About the web archives for historical research group

Our project

a link visualization of a million links from the CommonCrawlBig Data is reshaping the historical profession and society in ways we are only now beginning to grasp. Tremendous new opportunities are opening up for social and cultural historians. Large web archives contain billions of webpages, from personal homepages to professional or academic websites, offering the ability to reconstruct large-scale aspects of the recent past. Yet the sheer size of these primary sources presents significant challenges: if the norm until the digital era was to have human information vanish, “now expectations have inverted. Everything may be recorded and preserved, at least potentially” (as James Gleick noted in his 2012 book, The Information: A History, a Theory, a Flood). Useful historical information is being preserved at a rate that continues to accelerate. IBM Research, for example, notes that “every day, we create 2.5 quintillion bytes of data — so much that 90% of the data in the world today has been created in the last two years alone” (“IBM - What Is Big Data?” 2014).

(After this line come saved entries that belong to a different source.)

--- config.mk ---
export PLATFORM = sky130hd
export DESIGN_NAME = cursor_ctrl_flat
export DESIGN_NICKNAME = d
export VERILOG_FILES = /design/src/rtl/cursor_ctrl_if.sv /design/src/rtl/cursor_ctrl.sv /design/src/flat_wrapper.sv
export SDC_FILE = /design/constraint.sdc
export NUM_CORES = 1
export LEC_CHECK = 0
export ABC_AREA = 1
export CORE_MARGIN = 4
export CORE_UTILIZATION = 40
export CTS_CLUSTER_DIAMETER = 80
export DETAILED_ROUTE_END_ITERATION = 16
export PLACE_DENSITY = 0.75
export SYNTH_ARGS = -nofsm -noshare
export SYNTH_HDL_FRONTEND = slang
export SYNTH_SLANG_ARGS = --single-unit
--- constraint.sdc ---
create_clock -name clk -period 3.43 [get_ports clk]
set_input_delay 0.8575 -clock clk [delete_from_list [all_inputs] [get_ports clk]]
set_output_delay 0.8575 -clock clk [all_outputs]
set_load 0.005 [all_outputs]
--- src/rtl/cursor_ctrl_if.sv ---
// Operation/elimination handshake bundle between key decoder, cursor_ctrl and board logic.
interface cursor_ctrl_if #(parameter int COORD_W = 4);
  logic               op_valid;
  logic [2:0]         op;
  logic               op_ready;
  logic               elim_done;
  logic [COORD_W-1:0] cur_x;
  logic [COORD_W-1:0] cur_y;
  logic               selected;
  logic               elim_req;
  logic               busy;
  logic               op_ignored;

  modport master (
    output op_valid, op, elim_done,
    input  op_ready, cur_x, cur_y, selected, elim_req, busy, op_ignored
  );

  modport slave (
    input  op_valid, op, elim_done,
    output op_ready, cur_x, cur_y, selected, elim_req, busy, op_ignored
  );
endinterface

--- src/rtl/cursor_ctrl.sv ---
// Cursor/selection controller for the grid elimination game.
// Define CURSOR_WRAP_EN to make cursor moves wrap at the grid edges instead of saturating.
module cursor_ctrl #(
  parameter int GRID_W  = 8,
  parameter int GRID_H  = 8,
  parameter int COORD_W = 4
) (
  input  logic          clk,
  input  logic          rst,
  cursor_ctrl_if.slave  bus
);
  typedef enum logic [1:0] {IDLE, SEL, ELIM} state_t;

  localparam logic [2:0] OP_NOP = 3'd0, OP_SEL = 3'd1, OP_CAN = 3'd2, OP_LEFT = 3'd3,
                         OP_RIGHT = 3'd4, OP_UP = 3'd5, OP_DOWN = 3'd6, OP_HOME = 3'd7;

  localparam logic [COORD_W-1:0] X_MAX = COORD_W'(GRID_W - 1);
  localparam logic [COORD_W-1:0] Y_MAX = COORD_W'(GRID_H - 1);
  localparam logic [COORD_W-1:0] ZERO  = '0;
  localparam logic [COORD_W-1:0] ONE   = COORD_W'(1);

  state_t state;

`ifdef CURSOR_WRAP_EN
  localparam logic [COORD_W-1:0] X_LO = X_MAX, X_HI = ZERO, Y_LO = Y_MAX, Y_HI = ZERO;
`else
  localparam logic [COORD_W-1:0] X_LO = ZERO, X_HI = X_MAX, Y_LO = ZERO, Y_HI = Y_MAX;
`endif

  // Edge targets: wrap jumps to the opposite edge, saturation stays put.
  logic [COORD_W-1:0] x_left, x_right, y_up, y_down;
  always_comb begin
    x_left  = (bus.cur_x == ZERO)  ? X_LO : bus.cur_x - ONE;
    x_right = (bus.cur_x == X_MAX) ? X_HI : bus.cur_x + ONE;
    y_up    = (bus.cur_y == ZERO)  ? Y_LO : bus.cur_y - ONE;
    y_down  = (bus.cur_y == Y_MAX) ? Y_HI : bus.cur_y + ONE;
  end

  assign bus.op_ready = (state != ELIM);

  always_ff @(posedge clk) begin
    if (rst) begin
      state          <= IDLE;
      bus.cur_x      <= '0;
      bus.cur_y      <= '0;
      bus.selected   <= 1'b0;
      bus.elim_req   <= 1'b0;
      bus.busy       <= 1'b0;
      bus.op_ignored <= 1'b0;
    end else begin
      bus.op_ignored <= 1'b0;
      case (state)
        IDLE: if (bus.op_valid) begin
          case (bus.op)
            OP_SEL:   begin state <= SEL; bus.selected <= 1'b1; end
            OP_CAN:   bus.op_ignored <= 1'b1;
            OP_LEFT:  bus.cur_x <= x_left;
            OP_RIGHT: bus.cur_x <= x_right;
            OP_UP:    bus.cur_y <= y_up;
            OP_DOWN:  bus.cur_y <= y_down;
            OP_HOME:  begin bus.cur_x <= '0; bus.cur_y <= '0; end
            default:  ;
          endcase
        end
        SEL: if (bus.op_valid) begin
          case (bus.op)
            OP_NOP:  ;
            OP_SEL:  begin state <= ELIM; bus.elim_req <= 1'b1; bus.busy <= 1'b1; end
            OP_CAN:  begin state <= IDLE; bus.selected <= 1'b0; end
            default: bus.op_ignored <= 1'b1;  // cursor frozen while a cell is selected
          endcase
        end
        ELIM: if (bus.elim_done) begin
          // op_ready is low here, so any op presented this cycle waits for IDLE.
          state        <= IDLE;
          bus.selected <= 1'b0;
          bus.elim_req <= 1'b0;
          bus.busy     <= 1'b0;
        end
        default: state <= IDLE;
      endcase
    end
  end
endmodule
--- src/flat_wrapper.sv ---
// flat-port wrapper written by rule: the top's interface ports become plain ports
module cursor_ctrl_flat 
#(
  parameter int GRID_W  = 8,
  parameter int GRID_H  = 8,
  parameter int COORD_W = 4
)
  (clk, rst, bus_op_valid, bus_op, bus_elim_done, bus_op_ready, bus_cur_x, bus_cur_y, bus_selected, bus_elim_req, bus_busy, bus_op_ignored);
  cursor_ctrl_if #(.COORD_W(COORD_W)) bus_i ();
  input  logic clk;
  input  logic rst;
  input wire logic [$bits(bus_i.op_valid)-1:0] bus_op_valid;
  input wire logic [$bits(bus_i.op)-1:0] bus_op;
  input wire logic [$bits(bus_i.elim_done)-1:0] bus_elim_done;
  output wire logic [$bits(bus_i.op_ready)-1:0] bus_op_ready;
  output wire logic [$bits(bus_i.cur_x)-1:0] bus_cur_x;
  output wire logic [$bits(bus_i.cur_y)-1:0] bus_cur_y;
  output wire logic [$bits(bus_i.selected)-1:0] bus_selected;
  output wire logic [$bits(bus_i.elim_req)-1:0] bus_elim_req;
  output wire logic [$bits(bus_i.busy)-1:0] bus_busy;
  output wire logic [$bits(bus_i.op_ignored)-1:0] bus_op_ignored;
  assign bus_i.op_valid = bus_op_valid;
  assign bus_i.op = bus_op;
  assign bus_i.elim_done = bus_elim_done;
  assign bus_op_ready = bus_i.op_ready;
  assign bus_cur_x = bus_i.cur_x;
  assign bus_cur_y = bus_i.cur_y;
  assign bus_selected = bus_i.selected;
  assign bus_elim_req = bus_i.elim_req;
  assign bus_busy = bus_i.busy;
  assign bus_op_ignored = bus_i.op_ignored;
  cursor_ctrl #(.GRID_W(GRID_W), .GRID_H(GRID_H), .COORD_W(COORD_W)) u_core (.clk(clk), .rst(rst), .bus(bus_i));
endmodule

This project fits into that context by drawing on the large web archives held by the Internet Archive.

The Web Archives for Historical Research (WAHR) group's goal

Beyond providing people with the ability to track temporal change within web archives, and to train students in this emerging area, the research has several purposes. 

  • Raising public awareness about the utility of web archives. We aim to firmly demonstrate that the Web is a serious historical resource.
  • Engage with new media as historians, and experiment with new forms of knowledge dissemination (for historians, at least).
  • Provide public outreach through partnering with a local secondary institution to raise awareness about digital records and memory.

This project is among the first attempts to harness data in ways that will enable present and future historians to usefully access, interpret, and curate the masses of born-digital primary sources that document our recent past.